:: Supplied entries
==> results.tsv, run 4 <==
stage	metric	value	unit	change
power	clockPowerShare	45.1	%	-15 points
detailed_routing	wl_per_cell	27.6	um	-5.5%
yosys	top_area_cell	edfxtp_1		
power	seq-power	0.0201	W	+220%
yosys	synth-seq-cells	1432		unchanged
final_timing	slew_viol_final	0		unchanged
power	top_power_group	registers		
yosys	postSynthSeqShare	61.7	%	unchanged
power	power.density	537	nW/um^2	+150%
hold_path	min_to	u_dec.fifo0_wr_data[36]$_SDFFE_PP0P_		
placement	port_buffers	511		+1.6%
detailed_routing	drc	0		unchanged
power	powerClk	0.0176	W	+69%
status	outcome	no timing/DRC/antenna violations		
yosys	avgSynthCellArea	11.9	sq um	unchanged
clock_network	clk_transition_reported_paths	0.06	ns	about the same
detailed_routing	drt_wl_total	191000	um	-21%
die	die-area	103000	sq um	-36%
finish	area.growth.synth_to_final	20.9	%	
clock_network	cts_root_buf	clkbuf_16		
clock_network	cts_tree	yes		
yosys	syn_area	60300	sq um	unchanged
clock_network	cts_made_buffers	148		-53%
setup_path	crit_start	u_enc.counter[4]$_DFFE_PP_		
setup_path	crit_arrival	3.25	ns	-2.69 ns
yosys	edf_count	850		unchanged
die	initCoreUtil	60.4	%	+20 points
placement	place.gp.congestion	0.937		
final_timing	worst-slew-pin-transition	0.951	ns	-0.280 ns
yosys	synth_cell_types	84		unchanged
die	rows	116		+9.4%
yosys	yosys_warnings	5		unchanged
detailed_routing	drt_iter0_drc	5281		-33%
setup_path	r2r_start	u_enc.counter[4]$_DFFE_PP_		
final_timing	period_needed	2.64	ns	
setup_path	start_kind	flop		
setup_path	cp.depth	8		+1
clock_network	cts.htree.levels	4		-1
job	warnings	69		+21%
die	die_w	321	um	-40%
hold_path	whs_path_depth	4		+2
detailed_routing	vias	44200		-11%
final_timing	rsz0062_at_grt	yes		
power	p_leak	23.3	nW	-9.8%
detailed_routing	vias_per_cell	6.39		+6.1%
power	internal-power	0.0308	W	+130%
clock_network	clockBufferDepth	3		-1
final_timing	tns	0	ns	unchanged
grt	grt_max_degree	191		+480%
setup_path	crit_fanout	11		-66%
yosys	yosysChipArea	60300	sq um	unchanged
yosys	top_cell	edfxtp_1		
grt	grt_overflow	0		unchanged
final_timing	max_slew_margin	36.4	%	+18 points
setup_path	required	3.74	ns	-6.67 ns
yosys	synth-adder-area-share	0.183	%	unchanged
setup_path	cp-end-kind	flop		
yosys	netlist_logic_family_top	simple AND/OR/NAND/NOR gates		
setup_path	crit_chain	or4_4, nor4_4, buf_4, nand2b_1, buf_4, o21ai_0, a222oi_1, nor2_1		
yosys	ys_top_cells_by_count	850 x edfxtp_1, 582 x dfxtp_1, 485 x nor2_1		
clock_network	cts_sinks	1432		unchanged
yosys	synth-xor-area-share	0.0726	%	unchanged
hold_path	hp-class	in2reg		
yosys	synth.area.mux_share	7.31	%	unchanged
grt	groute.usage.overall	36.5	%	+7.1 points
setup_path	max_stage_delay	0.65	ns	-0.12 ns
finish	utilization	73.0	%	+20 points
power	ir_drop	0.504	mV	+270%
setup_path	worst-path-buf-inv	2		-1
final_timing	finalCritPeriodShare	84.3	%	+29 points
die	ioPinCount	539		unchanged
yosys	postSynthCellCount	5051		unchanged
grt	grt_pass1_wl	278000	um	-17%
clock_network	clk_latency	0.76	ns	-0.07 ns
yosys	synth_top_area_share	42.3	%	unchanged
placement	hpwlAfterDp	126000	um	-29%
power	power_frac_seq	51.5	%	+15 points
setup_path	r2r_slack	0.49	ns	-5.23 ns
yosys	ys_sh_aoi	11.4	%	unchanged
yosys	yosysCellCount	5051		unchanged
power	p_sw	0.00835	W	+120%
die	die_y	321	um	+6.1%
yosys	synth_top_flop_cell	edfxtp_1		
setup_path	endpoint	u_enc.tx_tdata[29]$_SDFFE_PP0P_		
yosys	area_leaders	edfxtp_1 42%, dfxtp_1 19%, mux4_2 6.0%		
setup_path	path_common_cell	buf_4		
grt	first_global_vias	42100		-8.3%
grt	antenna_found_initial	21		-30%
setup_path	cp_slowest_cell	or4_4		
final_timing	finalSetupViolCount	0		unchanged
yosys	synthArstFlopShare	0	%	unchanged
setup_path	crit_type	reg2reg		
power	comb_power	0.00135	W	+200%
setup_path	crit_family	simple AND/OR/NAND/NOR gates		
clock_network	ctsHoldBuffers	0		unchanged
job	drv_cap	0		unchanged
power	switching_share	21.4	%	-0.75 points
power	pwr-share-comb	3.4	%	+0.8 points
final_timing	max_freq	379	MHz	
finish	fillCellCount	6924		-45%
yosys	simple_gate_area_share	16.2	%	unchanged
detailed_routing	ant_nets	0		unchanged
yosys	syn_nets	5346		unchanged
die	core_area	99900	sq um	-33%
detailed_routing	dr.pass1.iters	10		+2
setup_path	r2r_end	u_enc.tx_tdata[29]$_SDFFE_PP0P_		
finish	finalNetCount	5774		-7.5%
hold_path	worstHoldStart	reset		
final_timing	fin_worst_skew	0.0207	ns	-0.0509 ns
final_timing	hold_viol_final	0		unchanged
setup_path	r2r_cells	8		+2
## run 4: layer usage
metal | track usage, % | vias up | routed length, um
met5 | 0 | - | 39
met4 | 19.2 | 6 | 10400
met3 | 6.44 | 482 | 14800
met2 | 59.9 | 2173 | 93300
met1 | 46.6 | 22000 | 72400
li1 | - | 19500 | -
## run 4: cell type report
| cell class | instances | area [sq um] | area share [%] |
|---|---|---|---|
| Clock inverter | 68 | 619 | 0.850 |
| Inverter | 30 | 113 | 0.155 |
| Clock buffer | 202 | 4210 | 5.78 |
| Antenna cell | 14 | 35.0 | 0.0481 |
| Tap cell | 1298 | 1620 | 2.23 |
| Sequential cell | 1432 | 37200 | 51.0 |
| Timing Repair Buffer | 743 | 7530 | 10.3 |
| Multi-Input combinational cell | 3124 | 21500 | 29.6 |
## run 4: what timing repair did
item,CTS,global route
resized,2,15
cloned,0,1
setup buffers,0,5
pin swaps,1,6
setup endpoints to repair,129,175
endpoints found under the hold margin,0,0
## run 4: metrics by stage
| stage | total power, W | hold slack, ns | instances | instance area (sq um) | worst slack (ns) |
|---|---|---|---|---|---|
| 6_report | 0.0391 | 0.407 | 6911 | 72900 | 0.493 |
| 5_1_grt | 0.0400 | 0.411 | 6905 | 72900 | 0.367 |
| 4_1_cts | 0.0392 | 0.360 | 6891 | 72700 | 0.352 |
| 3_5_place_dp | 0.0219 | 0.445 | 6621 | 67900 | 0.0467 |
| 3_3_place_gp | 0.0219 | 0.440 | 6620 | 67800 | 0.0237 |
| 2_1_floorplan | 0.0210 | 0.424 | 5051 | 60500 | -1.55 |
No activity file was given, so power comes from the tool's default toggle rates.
::::
:: Supplied entries
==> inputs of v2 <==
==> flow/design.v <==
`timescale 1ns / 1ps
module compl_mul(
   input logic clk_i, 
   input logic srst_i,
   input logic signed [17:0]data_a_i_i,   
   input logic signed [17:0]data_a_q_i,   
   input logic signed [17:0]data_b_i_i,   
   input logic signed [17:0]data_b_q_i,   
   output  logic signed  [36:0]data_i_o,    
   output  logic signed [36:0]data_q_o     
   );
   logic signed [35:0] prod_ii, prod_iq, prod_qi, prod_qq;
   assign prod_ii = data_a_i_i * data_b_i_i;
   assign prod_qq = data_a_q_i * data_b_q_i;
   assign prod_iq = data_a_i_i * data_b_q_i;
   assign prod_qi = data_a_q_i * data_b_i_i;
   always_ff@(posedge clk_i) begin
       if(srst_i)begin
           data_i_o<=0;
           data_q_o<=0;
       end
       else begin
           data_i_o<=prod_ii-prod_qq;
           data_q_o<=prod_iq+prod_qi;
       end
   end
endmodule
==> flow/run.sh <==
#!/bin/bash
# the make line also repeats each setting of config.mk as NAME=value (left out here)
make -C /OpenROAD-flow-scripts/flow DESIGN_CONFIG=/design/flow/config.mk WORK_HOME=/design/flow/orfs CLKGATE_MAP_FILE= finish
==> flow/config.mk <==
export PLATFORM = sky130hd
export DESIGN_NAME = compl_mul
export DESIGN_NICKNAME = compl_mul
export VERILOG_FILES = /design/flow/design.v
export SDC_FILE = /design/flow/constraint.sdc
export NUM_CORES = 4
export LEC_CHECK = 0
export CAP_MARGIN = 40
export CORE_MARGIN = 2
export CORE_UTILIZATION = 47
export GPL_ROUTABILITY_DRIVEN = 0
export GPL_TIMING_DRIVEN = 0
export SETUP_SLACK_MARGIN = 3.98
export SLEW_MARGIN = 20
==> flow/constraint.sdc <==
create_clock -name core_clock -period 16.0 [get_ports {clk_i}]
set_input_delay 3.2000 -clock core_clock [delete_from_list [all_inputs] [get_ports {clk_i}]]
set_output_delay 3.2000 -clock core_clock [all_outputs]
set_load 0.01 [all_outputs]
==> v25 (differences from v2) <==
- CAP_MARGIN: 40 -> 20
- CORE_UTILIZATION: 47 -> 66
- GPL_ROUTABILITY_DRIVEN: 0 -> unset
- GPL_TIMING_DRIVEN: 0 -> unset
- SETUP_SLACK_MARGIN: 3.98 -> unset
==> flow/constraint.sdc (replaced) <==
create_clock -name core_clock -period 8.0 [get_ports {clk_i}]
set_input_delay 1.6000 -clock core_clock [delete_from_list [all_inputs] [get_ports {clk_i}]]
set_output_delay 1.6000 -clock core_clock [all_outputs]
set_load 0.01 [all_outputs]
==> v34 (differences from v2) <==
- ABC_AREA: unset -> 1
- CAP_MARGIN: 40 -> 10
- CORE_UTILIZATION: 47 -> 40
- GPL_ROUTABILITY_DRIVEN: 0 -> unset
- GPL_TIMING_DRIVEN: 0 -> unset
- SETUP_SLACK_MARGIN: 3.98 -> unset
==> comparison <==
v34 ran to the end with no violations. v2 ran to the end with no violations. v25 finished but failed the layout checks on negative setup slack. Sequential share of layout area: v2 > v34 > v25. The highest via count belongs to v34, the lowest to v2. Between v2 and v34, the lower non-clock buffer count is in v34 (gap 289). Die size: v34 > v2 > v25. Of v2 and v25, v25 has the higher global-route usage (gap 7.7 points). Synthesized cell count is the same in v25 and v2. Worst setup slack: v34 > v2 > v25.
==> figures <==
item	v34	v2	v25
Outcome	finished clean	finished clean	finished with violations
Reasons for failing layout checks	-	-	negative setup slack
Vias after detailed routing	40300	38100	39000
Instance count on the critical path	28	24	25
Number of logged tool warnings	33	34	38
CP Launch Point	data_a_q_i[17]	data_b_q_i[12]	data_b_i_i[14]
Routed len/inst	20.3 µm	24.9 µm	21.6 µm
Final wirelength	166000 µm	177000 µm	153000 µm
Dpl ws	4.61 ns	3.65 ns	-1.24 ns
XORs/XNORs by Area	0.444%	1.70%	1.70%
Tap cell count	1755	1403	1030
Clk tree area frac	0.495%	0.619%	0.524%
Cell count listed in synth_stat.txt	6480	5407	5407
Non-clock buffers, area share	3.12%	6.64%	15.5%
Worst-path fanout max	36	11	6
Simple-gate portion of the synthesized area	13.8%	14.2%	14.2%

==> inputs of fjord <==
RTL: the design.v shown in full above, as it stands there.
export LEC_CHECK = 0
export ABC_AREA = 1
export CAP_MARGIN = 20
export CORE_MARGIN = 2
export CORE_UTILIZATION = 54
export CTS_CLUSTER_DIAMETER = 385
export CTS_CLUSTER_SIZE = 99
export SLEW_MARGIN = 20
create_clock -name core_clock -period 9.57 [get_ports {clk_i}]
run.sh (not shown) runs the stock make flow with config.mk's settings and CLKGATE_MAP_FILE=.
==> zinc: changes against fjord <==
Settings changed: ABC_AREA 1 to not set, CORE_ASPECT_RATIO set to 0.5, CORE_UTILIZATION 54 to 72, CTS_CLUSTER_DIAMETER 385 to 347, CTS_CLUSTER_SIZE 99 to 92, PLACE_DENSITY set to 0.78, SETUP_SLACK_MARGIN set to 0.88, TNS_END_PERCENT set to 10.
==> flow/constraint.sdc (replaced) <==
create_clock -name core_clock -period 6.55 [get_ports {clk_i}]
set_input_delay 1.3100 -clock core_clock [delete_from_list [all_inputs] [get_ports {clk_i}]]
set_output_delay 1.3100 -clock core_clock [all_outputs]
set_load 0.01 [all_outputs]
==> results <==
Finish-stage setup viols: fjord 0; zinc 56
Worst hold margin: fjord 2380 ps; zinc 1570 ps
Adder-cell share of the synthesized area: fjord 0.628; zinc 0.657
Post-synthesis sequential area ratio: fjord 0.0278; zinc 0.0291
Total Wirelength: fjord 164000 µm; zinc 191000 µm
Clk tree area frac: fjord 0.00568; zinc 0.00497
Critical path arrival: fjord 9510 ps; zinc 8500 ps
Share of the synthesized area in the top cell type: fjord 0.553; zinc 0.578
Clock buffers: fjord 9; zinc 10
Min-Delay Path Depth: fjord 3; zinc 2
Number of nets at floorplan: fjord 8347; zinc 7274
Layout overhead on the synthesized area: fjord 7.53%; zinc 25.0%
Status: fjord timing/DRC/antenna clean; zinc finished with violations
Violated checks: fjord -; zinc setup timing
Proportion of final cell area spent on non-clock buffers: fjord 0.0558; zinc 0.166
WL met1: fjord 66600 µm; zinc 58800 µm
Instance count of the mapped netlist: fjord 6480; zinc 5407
::::
:: Supplied entries
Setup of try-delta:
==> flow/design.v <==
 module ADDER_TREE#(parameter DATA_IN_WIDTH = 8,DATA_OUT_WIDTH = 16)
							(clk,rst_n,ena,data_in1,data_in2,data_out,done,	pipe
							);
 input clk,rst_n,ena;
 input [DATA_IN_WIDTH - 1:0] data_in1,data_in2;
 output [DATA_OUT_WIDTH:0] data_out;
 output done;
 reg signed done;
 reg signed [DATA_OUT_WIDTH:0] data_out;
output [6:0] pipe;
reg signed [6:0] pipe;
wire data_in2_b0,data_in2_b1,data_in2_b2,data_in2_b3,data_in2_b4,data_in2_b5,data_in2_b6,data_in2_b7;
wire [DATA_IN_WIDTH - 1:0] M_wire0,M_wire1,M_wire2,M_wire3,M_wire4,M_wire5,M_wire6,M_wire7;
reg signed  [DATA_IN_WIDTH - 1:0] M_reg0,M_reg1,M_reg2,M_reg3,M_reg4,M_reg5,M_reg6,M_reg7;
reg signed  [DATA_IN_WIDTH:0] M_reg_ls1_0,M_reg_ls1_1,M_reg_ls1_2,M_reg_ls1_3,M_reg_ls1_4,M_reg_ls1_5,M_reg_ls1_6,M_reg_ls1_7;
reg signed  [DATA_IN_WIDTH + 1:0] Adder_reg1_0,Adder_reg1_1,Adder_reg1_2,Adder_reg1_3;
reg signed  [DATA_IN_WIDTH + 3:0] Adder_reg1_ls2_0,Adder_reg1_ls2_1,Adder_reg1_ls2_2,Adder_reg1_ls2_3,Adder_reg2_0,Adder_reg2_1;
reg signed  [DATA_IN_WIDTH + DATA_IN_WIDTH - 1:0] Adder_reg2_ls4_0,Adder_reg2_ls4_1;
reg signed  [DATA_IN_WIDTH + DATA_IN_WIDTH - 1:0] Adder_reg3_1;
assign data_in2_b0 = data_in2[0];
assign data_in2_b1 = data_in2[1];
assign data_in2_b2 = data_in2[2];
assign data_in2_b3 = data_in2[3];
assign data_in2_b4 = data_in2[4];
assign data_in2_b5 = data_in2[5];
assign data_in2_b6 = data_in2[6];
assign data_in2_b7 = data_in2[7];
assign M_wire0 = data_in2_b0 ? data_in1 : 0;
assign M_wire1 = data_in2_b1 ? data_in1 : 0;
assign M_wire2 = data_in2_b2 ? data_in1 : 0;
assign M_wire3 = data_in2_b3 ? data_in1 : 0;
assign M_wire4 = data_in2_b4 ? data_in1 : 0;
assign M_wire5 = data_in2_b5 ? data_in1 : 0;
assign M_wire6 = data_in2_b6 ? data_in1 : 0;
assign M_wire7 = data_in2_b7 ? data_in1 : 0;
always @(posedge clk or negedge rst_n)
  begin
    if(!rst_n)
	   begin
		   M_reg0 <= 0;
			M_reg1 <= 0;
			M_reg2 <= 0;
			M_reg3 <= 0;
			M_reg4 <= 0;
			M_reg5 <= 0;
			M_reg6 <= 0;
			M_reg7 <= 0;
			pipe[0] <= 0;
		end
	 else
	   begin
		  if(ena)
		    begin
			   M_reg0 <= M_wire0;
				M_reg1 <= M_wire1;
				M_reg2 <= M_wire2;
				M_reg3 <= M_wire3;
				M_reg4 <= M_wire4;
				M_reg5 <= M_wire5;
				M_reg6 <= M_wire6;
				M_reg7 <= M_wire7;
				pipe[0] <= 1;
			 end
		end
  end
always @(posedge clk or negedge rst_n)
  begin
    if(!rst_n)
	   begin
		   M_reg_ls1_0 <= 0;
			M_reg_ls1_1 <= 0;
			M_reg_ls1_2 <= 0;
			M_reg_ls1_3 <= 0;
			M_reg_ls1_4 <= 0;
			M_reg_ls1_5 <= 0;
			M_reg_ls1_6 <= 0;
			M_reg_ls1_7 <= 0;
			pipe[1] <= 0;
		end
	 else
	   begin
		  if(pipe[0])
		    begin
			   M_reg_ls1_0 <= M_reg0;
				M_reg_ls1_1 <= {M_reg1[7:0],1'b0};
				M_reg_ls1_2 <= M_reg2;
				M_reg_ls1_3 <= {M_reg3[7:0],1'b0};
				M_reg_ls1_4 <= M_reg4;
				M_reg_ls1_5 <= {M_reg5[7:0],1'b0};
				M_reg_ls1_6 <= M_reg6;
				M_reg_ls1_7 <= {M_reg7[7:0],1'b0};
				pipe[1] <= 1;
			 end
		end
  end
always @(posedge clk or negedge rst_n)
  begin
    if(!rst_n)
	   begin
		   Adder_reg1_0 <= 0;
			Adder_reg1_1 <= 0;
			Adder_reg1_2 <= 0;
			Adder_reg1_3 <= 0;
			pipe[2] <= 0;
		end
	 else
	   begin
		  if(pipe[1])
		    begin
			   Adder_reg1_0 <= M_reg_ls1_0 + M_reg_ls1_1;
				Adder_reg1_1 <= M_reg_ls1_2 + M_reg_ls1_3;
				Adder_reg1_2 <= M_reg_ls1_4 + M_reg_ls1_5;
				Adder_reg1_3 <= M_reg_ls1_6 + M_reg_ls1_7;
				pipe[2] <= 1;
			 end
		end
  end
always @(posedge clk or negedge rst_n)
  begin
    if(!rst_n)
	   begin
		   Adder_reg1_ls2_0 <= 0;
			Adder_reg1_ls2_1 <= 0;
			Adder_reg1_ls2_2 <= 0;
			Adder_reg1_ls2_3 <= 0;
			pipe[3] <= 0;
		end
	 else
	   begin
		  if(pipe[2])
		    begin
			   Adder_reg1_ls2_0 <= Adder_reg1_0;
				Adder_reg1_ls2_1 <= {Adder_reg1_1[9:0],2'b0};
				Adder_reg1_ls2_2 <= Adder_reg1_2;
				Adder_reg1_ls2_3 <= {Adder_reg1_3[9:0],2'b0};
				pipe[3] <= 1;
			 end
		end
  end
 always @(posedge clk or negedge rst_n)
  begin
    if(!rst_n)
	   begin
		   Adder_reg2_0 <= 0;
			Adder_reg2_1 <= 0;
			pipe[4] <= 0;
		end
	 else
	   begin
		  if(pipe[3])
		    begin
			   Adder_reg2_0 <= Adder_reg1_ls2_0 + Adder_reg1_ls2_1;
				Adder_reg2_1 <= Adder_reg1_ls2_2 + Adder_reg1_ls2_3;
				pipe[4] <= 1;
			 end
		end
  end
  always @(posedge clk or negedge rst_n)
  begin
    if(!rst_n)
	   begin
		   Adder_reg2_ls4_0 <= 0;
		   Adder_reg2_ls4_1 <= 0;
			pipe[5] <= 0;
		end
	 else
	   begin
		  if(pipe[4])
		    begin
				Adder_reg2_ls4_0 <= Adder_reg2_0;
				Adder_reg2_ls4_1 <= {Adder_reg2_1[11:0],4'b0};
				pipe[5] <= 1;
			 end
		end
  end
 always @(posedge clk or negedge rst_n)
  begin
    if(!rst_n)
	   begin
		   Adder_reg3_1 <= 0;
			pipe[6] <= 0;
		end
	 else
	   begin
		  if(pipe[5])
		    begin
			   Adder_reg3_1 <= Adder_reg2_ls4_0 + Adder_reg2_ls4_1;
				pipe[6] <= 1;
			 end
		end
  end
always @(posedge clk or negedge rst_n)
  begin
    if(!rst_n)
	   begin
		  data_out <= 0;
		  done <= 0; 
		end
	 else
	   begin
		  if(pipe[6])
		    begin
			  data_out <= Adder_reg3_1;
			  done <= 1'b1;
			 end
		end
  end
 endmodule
::::
What the task requires: Write out each line above containing "endpoints".

Response box:
setup endpoints to repair,129,175
endpoints found under the hold margin,0,0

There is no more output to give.